We’ve also added high-level functionality to make creation of Well Tagged PDF documents easier, by letting iText’s comprehensive conformance checking architecture handle all the tricky stuff behind the scenes. You can also target the reuse and accessibility conformance levels defined in the WTPDF specification, depending on your requirements. The accessibility level directly aligns with PDF/UA-2, while reuse is optimized for content extraction, reflow, and machine-driven transformation.
In addition, we’ve extended trusted list validation to include non‑EU countries, along with general improvements to digital signature validation and certificate retrieval.
PDF/UA Color Contrast Checks
For documents to comply with the PDF/UA specifications, you must ensure that foreground and background colors meet the necessary WCAG standards for accessibility. If there is not enough contrast then not only will documents fail in accessibility checkers, text and graphical content will be difficult to read.

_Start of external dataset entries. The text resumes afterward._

### src/pwmdc_fifo.sv
// Small synchronous queue used between stages.
`default_nettype none
module pwmdc_fifo #(
  parameter int unsigned Width = 8,
  parameter int unsigned Depth = 2
) (
  input  wire logic             clk_i,
  input  wire logic             rst_ni,
  input  wire logic             push_i,
  input  wire logic [Width-1:0] data_i,
  output logic                  full_o,
  input  wire logic             pop_i,
  output logic [Width-1:0]      data_o,
  output logic                  empty_o
);
  localparam int unsigned AW = (Depth > 1) ? $clog2(Depth) : 1;

  logic [Width-1:0] mem_q [Depth];
  logic [AW-1:0]    wr_q, wr_d, rd_q, rd_d;
  logic [AW:0]      cnt_q, cnt_d;
  logic             do_push, do_pop;

  assign full_o  = (cnt_q == AW'(0) + (AW+1)'(Depth));
  assign empty_o = (cnt_q == '0);
  assign do_push = push_i && !full_o;
  assign do_pop  = pop_i && !empty_o;
  assign data_o  = mem_q[rd_q];

  always_comb begin
    wr_d  = wr_q;
    rd_d  = rd_q;
    cnt_d = cnt_q;
    if (do_push) begin
      wr_d = (wr_q == AW'(Depth - 1)) ? '0 : wr_q + 1'b1;
    end
    if (do_pop) begin
      rd_d = (rd_q == AW'(Depth - 1)) ? '0 : rd_q + 1'b1;
    end
    if (do_push && !do_pop) begin
      cnt_d = cnt_q + 1'b1;
    end else if (do_pop && !do_push) begin
      cnt_d = cnt_q - 1'b1;
    end
  end

  always_ff @(posedge clk_i or negedge rst_ni) begin
    if (!rst_ni) begin
      wr_q  <= '0;
      rd_q  <= '0;
      cnt_q <= '0;
    end else begin
      wr_q  <= wr_d;
      rd_q  <= rd_d;
      cnt_q <= cnt_d;
    end
  end

  always_ff @(posedge clk_i) begin
    if (do_push) begin
      mem_q[wr_q] <= data_i;
    end
  end
endmodule
`default_nettype wire

### config.mk
export PLATFORM = sky130hd
export DESIGN_NAME = pwmdc_fifo
export DESIGN_NICKNAME = d
export VERILOG_FILES = /design/src/pwmdc_fifo.sv
export SDC_FILE = /design/constraint.sdc
export NUM_CORES = 1
export LEC_CHECK = 0
export BUFFER_PORTS_ARGS = -buffer_cell sky130_fd_sc_hd__clkbuf_2
export CAP_MARGIN = 20
export CORE_MARGIN = 2
export CORE_UTILIZATION = 45
export DETAILED_ROUTE_END_ITERATION = 6
export PLACE_DENSITY = 0.7
export SLEW_MARGIN = 20
export SYNTH_ARGS = -nofsm -noshare
export SYNTH_HDL_FRONTEND = slang
export SYNTH_SLANG_ARGS = --single-unit
### constraint.sdc
create_clock -name clk_i -period 2.15 [get_ports clk_i]
set_clock_uncertainty 0.05 [all_clocks]
set_input_delay 0.43 -clock clk_i [delete_from_list [all_inputs] [get_ports clk_i]]
set_output_delay 0.43 -clock clk_i [all_outputs]
set_load 0.01 [all_outputs]
## Yosys cells after proc, flatten, opt, wreduce, memory -nomap -nowiden

Memory sizes are Yosys's and may differ from the RTL's.
Cells that the tools add are included.

| operators by class | value |
|---|---|
| reduce and logical (&&, ||, !) cells | 10 |
| mux-type cells | 6 |
| equality and inequality tests | 1 |
| add/sub/neg operators | 4 |

Operators by type and width:

| cell | count |
|---|---|
| $logic_and A1 B1 Y1 | 4 |
| $logic_not A1 Y1 | 4 |
| $mux W1 | 4 |
| $mux W2 | 2 |
| $add A1 B1 Y1 const B | 2 |
| $add A2 B1 Y2 const B | 1 |
| $eq A2 B2 Y1 const B | 1 |
| $logic_not A2 Y1 | 1 |
| $reduce_bool A2 Y1 | 1 |
| $sub A2 B1 Y2 const B | 1 |

| storage, ports and cells | value |
|---|---|
| flip-flop bits (word level) | 4 |
| logic and storage cells | 25 |
| output and inout bits | 10 |
| memories kept | 1 |
| bits in writable memories | 16 |
| input port bits | 12 |

Memories:

| memory | depth | width | rd ports | clocked after memory_dff | write ports | RTL line | source |
|---|---|---|---|---|---|---|---|
| mem_q | 2 | 8 | 1 | 0 | 1 | 18 | `logic [Width-1:0] mem_q [Depth];` |

## Logic depth before layout (Yosys ltp)

| depth | value |
|---|---|
| word-level depth | 7 |
| depth in mapped cells | 7 |
| mapped depth without buffers | 7 |

## Worst setup path before layout

OpenSTA, ideal clock, no wires.

| timing | value |
|---|---|
| path type | flip-flop to flip-flop |
| start | register cnt_q[0] |
| end | memory mem_q[0][0] (enable) |
| setup time | 0.370 ns |
| clock period less this slack | 1.442 ns |
| path buffers | 0 |
| stages on the path, launching flop included | 4 |
| slack | 0.708 ns |
| data required time | 1.730 ns |
| arrival time | 1.022 ns |
| cells stage by stage | dfrtp_1 nand2b_1 nand2_2 nor2_1 |

| between the ends | value |
|---|---|
| word-level cells in the longest chain between the ends | 5 |

RTL lines:

| element | RTL line | source |
|---|---|---|
| start: declaration | 20 | `logic [AW:0] cnt_q, cnt_d;` |
| start signal: assignment | 54 | `cnt_q <= cnt_d;` |
| $eq A2 B2 Y1 | 23 | `assign full_o = (cnt_q == AW'(0) + (AW+1)'(Depth));` |
| $logic_not A1 Y1 | 25 | `assign do_push = push_i && !full_o;` |
| $logic_and A1 B1 Y1 | 25 |  |
| $mux W1 | 59 | `if (do_push) begin` |
| $mux W1 (implied by the code) | 60 | `mem_q[wr_q] <= data_i;` |
| end: declaration | 18 |  |

Every way passes these cells.

## Final worst setup path

| timing | value |
|---|---|
| start | register rd_q |
| end | output data_o[7] |

| between the ends | value |
|---|---|
| word-level cells in the longest chain between the ends | 1 |

RTL lines:

| element | RTL line | source |
|---|---|---|
| start: declaration | 19 | `logic [AW-1:0] wr_q, wr_d, rd_q, rd_d;` |
| start signal: assignment | 53 | `rd_q <= rd_d;` |
| $mem_v2 Z2 W8 | -- |  |
| end: declaration | 13 | `output logic [Width-1:0] data_o,` |

Every way passes these cells.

Color contrast checking is something that still requires human intervention in most cases, however, iText Core can now warn you if such issues are detected during document creation. It should be noted that this is not a comprehensive check and cannot substitute for an actual “human in the loop”. However, it will help to identify and avoid obvious issues at an early stage.
This functionality is similar to that provided by the WebAIM Contrast Checker, where you can select different values for the foreground and background colors. For WCAG 2.1 level AA which is commonly specified in accessibility regulations, normal text must have a contrast ratio of at least 4.5:1, and 3:1 for large text, graphics, and user interface components (such as form input borders).
We have also improved iText’s layer handling to better accommodate these tests. Previously, reopening a document and accessing layers via PdfPage.getLayers() always returned layers in the “on” state regardless of their persisted visibility. Now, layer properties are correctly persisted after saving and reopening.
Easier WTPDF Creation
The PDF Association’s Well-Tagged PDF (WTPDF) standard specifies requirements for creating PDF 2.0 documents geared towards reuse and accessibility. While both use cases have a large overlap in requirements, some are critical for reuse while others are only required for accessibility. Therefore the standard has conformance levels that clearly identify the requirements for each.
The reuse level is intended for PDF content to be more easily repurposed, extracted, or reflowed, including use cases such as PDF to HTML conversion and enabling responsive layouts on mobile devices. The accessibility level uses the same structural tagging model, but focuses more on ensuring people using assistive technologies can navigate and understand the document.
WTPDF document creation with iText Core was introduced along with the support for PDF/A-4 and PDF/UA-2, which are both based on the PDF 2.0 specification. However, we’ve since added a comprehensive validation architecture with specialized document classes and validation checkers to enforce compliance when targeting specific standards.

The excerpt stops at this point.